▶ Exercise brief: Below are records; reproduce exactly the lines from the one that has "Clock, mW |" through the one that has "4_1_cts: instr_i[8] /", ends included, and nothing more.
==============================
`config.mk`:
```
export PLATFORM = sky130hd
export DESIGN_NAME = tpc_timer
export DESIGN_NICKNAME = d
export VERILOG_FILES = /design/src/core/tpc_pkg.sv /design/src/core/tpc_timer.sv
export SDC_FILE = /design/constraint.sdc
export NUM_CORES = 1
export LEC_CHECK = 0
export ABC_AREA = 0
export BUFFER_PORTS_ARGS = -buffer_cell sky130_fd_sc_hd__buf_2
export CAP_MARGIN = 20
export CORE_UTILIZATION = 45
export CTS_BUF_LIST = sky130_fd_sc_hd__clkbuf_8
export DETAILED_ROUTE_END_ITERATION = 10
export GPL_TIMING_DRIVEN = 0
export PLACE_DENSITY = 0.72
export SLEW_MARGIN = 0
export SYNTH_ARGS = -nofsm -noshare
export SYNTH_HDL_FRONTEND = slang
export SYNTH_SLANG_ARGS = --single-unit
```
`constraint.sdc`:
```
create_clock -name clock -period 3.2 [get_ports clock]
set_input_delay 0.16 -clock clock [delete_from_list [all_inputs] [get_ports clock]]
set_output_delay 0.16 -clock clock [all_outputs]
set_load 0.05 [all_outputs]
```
==============================
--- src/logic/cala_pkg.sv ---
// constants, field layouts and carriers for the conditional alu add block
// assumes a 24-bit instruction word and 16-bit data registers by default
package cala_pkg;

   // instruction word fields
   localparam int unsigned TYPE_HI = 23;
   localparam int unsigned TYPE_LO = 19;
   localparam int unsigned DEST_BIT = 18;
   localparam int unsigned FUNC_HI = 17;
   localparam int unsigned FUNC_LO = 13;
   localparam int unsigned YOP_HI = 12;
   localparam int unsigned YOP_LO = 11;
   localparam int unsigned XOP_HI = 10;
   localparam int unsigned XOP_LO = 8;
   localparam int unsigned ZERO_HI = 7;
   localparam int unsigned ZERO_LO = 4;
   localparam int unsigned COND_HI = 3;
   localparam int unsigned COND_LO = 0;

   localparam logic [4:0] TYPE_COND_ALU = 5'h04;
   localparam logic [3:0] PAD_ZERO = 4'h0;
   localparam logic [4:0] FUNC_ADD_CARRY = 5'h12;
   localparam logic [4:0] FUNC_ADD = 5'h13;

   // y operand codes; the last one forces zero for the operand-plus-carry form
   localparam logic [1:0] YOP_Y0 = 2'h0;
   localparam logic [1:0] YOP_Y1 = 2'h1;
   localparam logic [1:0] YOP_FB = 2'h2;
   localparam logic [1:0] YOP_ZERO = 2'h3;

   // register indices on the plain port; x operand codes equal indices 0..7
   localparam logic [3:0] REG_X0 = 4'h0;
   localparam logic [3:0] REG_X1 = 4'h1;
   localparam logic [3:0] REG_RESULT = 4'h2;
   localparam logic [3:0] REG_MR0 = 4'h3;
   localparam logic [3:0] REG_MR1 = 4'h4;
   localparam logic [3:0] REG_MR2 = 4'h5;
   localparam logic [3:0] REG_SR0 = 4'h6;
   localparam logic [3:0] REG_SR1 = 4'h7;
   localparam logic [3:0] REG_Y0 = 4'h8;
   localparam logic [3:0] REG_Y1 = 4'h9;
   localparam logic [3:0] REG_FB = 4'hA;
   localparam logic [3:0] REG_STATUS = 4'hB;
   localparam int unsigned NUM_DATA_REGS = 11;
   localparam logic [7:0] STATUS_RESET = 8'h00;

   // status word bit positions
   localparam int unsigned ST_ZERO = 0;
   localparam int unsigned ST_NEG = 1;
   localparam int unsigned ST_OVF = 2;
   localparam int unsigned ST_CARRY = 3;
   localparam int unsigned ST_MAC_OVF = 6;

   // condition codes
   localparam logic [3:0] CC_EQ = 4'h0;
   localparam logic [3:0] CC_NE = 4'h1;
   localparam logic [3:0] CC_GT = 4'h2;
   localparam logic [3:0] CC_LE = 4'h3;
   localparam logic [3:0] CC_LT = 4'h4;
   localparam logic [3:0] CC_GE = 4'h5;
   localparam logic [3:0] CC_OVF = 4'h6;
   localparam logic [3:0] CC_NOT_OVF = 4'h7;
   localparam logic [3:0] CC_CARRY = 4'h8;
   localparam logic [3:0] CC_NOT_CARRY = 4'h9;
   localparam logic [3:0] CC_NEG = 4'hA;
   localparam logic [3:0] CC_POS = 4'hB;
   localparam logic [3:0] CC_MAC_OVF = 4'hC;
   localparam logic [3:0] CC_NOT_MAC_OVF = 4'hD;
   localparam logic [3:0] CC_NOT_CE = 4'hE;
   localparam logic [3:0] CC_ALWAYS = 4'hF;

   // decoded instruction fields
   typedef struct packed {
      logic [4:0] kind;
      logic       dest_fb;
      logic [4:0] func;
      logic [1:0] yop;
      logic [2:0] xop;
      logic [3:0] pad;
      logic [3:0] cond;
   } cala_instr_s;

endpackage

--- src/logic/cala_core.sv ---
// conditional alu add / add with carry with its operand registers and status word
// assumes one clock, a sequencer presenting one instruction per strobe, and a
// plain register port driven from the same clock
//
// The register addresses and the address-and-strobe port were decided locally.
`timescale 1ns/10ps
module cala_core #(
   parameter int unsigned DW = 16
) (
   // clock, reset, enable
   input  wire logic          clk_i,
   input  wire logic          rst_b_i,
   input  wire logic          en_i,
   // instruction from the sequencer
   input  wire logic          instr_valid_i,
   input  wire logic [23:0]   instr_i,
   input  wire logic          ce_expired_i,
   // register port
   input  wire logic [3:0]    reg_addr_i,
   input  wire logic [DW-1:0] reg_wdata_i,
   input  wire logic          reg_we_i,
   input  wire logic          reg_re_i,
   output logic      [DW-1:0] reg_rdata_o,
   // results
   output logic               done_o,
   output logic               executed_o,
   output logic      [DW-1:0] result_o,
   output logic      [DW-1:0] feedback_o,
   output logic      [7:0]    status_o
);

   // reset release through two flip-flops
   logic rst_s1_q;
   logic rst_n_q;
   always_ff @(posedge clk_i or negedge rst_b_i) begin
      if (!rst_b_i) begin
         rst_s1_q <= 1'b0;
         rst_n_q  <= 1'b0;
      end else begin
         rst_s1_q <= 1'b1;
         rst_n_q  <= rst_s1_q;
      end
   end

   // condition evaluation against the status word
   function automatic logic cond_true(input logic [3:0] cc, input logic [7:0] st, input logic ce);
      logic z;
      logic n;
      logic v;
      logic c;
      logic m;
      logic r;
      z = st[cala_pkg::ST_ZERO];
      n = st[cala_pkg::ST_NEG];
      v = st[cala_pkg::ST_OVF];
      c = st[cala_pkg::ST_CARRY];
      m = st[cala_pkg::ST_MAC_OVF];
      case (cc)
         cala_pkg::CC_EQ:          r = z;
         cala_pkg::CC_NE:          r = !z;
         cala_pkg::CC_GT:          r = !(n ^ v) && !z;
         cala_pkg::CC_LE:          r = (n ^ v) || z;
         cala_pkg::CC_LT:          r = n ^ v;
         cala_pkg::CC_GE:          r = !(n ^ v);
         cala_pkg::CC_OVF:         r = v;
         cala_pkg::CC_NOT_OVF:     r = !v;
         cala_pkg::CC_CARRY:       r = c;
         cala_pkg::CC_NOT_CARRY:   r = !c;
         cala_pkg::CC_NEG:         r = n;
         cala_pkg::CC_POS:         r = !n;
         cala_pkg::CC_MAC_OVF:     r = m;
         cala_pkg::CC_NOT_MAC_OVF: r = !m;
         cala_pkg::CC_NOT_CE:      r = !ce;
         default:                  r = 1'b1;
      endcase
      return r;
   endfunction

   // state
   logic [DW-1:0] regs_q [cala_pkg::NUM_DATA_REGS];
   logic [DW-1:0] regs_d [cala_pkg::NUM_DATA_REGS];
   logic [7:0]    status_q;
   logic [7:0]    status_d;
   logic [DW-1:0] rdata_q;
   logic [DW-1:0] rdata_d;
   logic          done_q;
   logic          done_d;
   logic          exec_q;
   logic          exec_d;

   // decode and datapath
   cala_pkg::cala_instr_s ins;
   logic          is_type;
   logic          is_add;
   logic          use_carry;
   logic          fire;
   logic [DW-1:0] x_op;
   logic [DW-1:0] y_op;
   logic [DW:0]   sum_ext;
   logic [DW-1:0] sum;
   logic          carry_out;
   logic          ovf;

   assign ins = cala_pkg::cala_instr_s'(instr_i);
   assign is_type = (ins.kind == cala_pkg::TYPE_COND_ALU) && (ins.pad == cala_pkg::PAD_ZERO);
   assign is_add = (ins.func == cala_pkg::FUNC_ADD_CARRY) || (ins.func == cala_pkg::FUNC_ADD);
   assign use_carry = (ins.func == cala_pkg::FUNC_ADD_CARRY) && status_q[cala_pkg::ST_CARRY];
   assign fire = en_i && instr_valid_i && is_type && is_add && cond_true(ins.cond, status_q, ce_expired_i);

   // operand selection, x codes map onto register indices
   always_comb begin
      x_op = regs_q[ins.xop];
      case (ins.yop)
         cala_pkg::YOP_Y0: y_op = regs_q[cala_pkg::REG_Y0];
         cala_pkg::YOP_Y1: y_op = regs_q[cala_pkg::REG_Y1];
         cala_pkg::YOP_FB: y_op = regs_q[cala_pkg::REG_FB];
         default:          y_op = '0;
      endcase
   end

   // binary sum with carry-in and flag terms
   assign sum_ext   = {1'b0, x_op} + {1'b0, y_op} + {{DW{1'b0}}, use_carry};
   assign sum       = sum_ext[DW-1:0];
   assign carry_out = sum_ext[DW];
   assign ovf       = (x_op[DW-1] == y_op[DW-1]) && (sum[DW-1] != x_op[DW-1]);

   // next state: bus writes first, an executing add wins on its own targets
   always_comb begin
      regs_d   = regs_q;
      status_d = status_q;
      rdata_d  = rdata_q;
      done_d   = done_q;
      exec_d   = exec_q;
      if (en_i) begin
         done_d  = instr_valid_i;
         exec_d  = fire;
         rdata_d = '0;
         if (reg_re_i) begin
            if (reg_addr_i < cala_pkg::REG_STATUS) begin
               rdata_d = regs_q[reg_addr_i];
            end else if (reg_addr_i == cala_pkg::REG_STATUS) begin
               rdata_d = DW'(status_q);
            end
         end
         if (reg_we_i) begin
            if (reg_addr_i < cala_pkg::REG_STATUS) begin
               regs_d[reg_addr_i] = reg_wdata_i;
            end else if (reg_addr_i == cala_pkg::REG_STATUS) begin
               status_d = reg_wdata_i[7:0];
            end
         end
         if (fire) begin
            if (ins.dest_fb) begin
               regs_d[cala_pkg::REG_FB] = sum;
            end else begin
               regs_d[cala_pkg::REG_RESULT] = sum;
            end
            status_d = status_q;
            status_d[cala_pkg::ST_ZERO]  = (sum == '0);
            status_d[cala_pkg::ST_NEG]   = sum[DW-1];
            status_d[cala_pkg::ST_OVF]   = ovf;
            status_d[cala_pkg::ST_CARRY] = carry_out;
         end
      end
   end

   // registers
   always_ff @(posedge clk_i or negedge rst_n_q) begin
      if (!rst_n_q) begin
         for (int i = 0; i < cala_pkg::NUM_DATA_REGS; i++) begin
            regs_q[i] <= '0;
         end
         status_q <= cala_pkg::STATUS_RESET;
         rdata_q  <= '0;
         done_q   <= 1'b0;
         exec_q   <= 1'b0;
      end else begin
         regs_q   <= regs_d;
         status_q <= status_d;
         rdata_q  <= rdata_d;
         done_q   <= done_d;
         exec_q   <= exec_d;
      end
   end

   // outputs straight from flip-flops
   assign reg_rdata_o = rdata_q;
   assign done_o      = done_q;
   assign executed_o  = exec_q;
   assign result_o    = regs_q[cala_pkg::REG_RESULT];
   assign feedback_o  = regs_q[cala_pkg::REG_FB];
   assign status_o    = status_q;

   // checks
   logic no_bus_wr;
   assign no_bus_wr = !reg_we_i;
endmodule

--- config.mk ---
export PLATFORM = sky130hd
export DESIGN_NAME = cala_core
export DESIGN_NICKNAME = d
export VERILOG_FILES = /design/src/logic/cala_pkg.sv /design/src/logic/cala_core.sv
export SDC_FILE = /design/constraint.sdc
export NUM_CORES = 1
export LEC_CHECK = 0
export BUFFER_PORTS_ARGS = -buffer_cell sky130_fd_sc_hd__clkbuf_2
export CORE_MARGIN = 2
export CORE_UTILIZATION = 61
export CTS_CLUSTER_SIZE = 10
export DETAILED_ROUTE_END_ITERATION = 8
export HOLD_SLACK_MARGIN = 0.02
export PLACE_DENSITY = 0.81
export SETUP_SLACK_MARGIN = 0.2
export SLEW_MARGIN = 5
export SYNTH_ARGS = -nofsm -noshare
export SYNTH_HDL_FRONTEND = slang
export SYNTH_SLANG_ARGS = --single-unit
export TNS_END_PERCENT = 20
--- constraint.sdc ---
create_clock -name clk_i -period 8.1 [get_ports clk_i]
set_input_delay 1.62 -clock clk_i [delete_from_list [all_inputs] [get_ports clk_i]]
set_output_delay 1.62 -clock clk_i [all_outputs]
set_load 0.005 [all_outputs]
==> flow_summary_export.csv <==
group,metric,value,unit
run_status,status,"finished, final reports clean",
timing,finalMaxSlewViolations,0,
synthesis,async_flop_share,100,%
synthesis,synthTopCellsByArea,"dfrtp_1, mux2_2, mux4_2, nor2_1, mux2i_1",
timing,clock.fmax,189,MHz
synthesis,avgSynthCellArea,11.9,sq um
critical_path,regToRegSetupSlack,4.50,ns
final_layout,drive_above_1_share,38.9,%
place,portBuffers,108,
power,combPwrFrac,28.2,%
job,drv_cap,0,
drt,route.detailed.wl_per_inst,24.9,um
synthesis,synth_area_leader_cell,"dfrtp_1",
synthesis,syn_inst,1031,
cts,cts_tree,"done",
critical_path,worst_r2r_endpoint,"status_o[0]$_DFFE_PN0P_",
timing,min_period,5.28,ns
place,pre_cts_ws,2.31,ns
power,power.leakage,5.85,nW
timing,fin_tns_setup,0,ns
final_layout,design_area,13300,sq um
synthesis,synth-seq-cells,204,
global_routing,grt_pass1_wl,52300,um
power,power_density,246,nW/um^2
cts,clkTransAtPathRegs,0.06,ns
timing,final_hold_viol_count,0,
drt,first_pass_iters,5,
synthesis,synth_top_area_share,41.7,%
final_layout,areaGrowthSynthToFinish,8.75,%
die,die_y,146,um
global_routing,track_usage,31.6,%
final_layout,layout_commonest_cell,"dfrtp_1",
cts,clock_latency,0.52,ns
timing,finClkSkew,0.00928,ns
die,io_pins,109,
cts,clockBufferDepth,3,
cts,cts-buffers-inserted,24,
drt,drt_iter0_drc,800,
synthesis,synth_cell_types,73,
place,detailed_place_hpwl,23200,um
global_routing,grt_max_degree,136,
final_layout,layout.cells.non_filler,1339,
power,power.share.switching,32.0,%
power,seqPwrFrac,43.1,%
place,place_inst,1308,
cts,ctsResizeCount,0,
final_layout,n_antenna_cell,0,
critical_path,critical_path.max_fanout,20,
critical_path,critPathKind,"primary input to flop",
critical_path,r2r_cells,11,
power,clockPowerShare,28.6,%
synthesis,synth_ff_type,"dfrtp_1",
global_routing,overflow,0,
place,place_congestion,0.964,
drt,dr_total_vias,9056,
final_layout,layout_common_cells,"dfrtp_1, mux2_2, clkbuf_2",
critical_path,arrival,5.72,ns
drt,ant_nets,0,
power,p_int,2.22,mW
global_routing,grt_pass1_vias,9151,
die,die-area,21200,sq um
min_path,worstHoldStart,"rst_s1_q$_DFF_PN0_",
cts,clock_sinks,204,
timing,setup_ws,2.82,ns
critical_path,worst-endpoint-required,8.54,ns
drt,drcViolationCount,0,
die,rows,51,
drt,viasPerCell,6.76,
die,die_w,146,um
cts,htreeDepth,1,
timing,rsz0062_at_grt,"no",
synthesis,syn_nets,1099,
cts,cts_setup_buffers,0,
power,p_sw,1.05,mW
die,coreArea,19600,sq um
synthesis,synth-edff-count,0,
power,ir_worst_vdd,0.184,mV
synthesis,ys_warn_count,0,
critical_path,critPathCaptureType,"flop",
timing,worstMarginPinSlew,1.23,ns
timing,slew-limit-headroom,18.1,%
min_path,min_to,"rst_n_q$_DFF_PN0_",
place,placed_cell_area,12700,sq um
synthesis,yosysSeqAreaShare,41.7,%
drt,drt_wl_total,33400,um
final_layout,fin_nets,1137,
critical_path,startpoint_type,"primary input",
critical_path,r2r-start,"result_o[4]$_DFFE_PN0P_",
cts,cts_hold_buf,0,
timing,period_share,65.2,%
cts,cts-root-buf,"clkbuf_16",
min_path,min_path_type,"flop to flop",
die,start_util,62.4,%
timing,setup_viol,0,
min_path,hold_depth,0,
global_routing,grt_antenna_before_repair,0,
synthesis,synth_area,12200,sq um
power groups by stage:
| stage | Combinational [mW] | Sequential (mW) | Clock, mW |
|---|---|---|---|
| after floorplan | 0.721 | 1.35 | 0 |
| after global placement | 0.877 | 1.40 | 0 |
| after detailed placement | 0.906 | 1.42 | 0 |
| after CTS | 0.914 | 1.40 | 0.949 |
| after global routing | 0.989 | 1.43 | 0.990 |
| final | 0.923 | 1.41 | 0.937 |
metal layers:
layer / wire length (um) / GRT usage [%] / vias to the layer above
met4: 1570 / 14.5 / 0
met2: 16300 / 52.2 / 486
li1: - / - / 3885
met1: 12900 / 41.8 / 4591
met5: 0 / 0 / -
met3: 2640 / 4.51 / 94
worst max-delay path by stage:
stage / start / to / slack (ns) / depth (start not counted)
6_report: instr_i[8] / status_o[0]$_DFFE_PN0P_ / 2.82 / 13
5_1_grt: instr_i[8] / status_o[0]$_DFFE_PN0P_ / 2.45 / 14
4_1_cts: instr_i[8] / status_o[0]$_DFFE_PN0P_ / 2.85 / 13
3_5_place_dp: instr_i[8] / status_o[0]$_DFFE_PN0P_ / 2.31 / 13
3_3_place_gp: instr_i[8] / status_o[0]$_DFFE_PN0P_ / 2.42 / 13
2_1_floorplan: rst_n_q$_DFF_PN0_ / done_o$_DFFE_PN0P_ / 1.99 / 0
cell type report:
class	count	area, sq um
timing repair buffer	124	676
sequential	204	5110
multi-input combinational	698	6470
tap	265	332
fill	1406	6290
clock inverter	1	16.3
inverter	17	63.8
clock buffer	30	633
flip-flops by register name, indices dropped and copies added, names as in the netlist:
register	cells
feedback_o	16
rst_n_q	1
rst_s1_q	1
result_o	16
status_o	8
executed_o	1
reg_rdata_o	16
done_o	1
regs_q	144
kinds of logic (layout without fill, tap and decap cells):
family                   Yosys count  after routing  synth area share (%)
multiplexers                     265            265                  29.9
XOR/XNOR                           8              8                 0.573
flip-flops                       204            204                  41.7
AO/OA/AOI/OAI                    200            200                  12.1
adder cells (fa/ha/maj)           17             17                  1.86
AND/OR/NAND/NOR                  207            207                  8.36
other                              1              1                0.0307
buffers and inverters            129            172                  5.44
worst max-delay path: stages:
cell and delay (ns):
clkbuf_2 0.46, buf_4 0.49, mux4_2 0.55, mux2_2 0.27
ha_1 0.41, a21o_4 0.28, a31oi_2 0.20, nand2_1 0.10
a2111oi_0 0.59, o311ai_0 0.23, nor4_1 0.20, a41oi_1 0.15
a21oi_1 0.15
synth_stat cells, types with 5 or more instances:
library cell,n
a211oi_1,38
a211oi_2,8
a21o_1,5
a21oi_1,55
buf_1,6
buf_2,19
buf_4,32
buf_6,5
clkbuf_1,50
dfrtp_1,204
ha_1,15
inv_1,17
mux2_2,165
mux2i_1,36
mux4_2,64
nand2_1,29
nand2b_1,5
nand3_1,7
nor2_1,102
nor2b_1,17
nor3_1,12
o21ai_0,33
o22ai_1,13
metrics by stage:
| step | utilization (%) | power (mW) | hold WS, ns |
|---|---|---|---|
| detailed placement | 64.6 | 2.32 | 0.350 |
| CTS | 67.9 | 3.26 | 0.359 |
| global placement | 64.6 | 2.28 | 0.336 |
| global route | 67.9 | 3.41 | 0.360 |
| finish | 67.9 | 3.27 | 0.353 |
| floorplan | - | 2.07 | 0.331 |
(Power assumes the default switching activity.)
==============================
▶ Task output:
| stage | Combinational [mW] | Sequential (mW) | Clock, mW |
|---|---|---|---|
| after floorplan | 0.721 | 1.35 | 0 |
| after global placement | 0.877 | 1.40 | 0 |
| after detailed placement | 0.906 | 1.42 | 0 |
| after CTS | 0.914 | 1.40 | 0.949 |
| after global routing | 0.989 | 1.43 | 0.990 |
| final | 0.923 | 1.41 | 0.937 |
metal layers:
layer / wire length (um) / GRT usage [%] / vias to the layer above
met4: 1570 / 14.5 / 0
met2: 16300 / 52.2 / 486
li1: - / - / 3885
met1: 12900 / 41.8 / 4591
met5: 0 / 0 / -
met3: 2640 / 4.51 / 94
worst max-delay path by stage:
stage / start / to / slack (ns) / depth (start not counted)
6_report: instr_i[8] / status_o[0]$_DFFE_PN0P_ / 2.82 / 13
5_1_grt: instr_i[8] / status_o[0]$_DFFE_PN0P_ / 2.45 / 14
4_1_cts: instr_i[8] / status_o[0]$_DFFE_PN0P_ / 2.85 / 13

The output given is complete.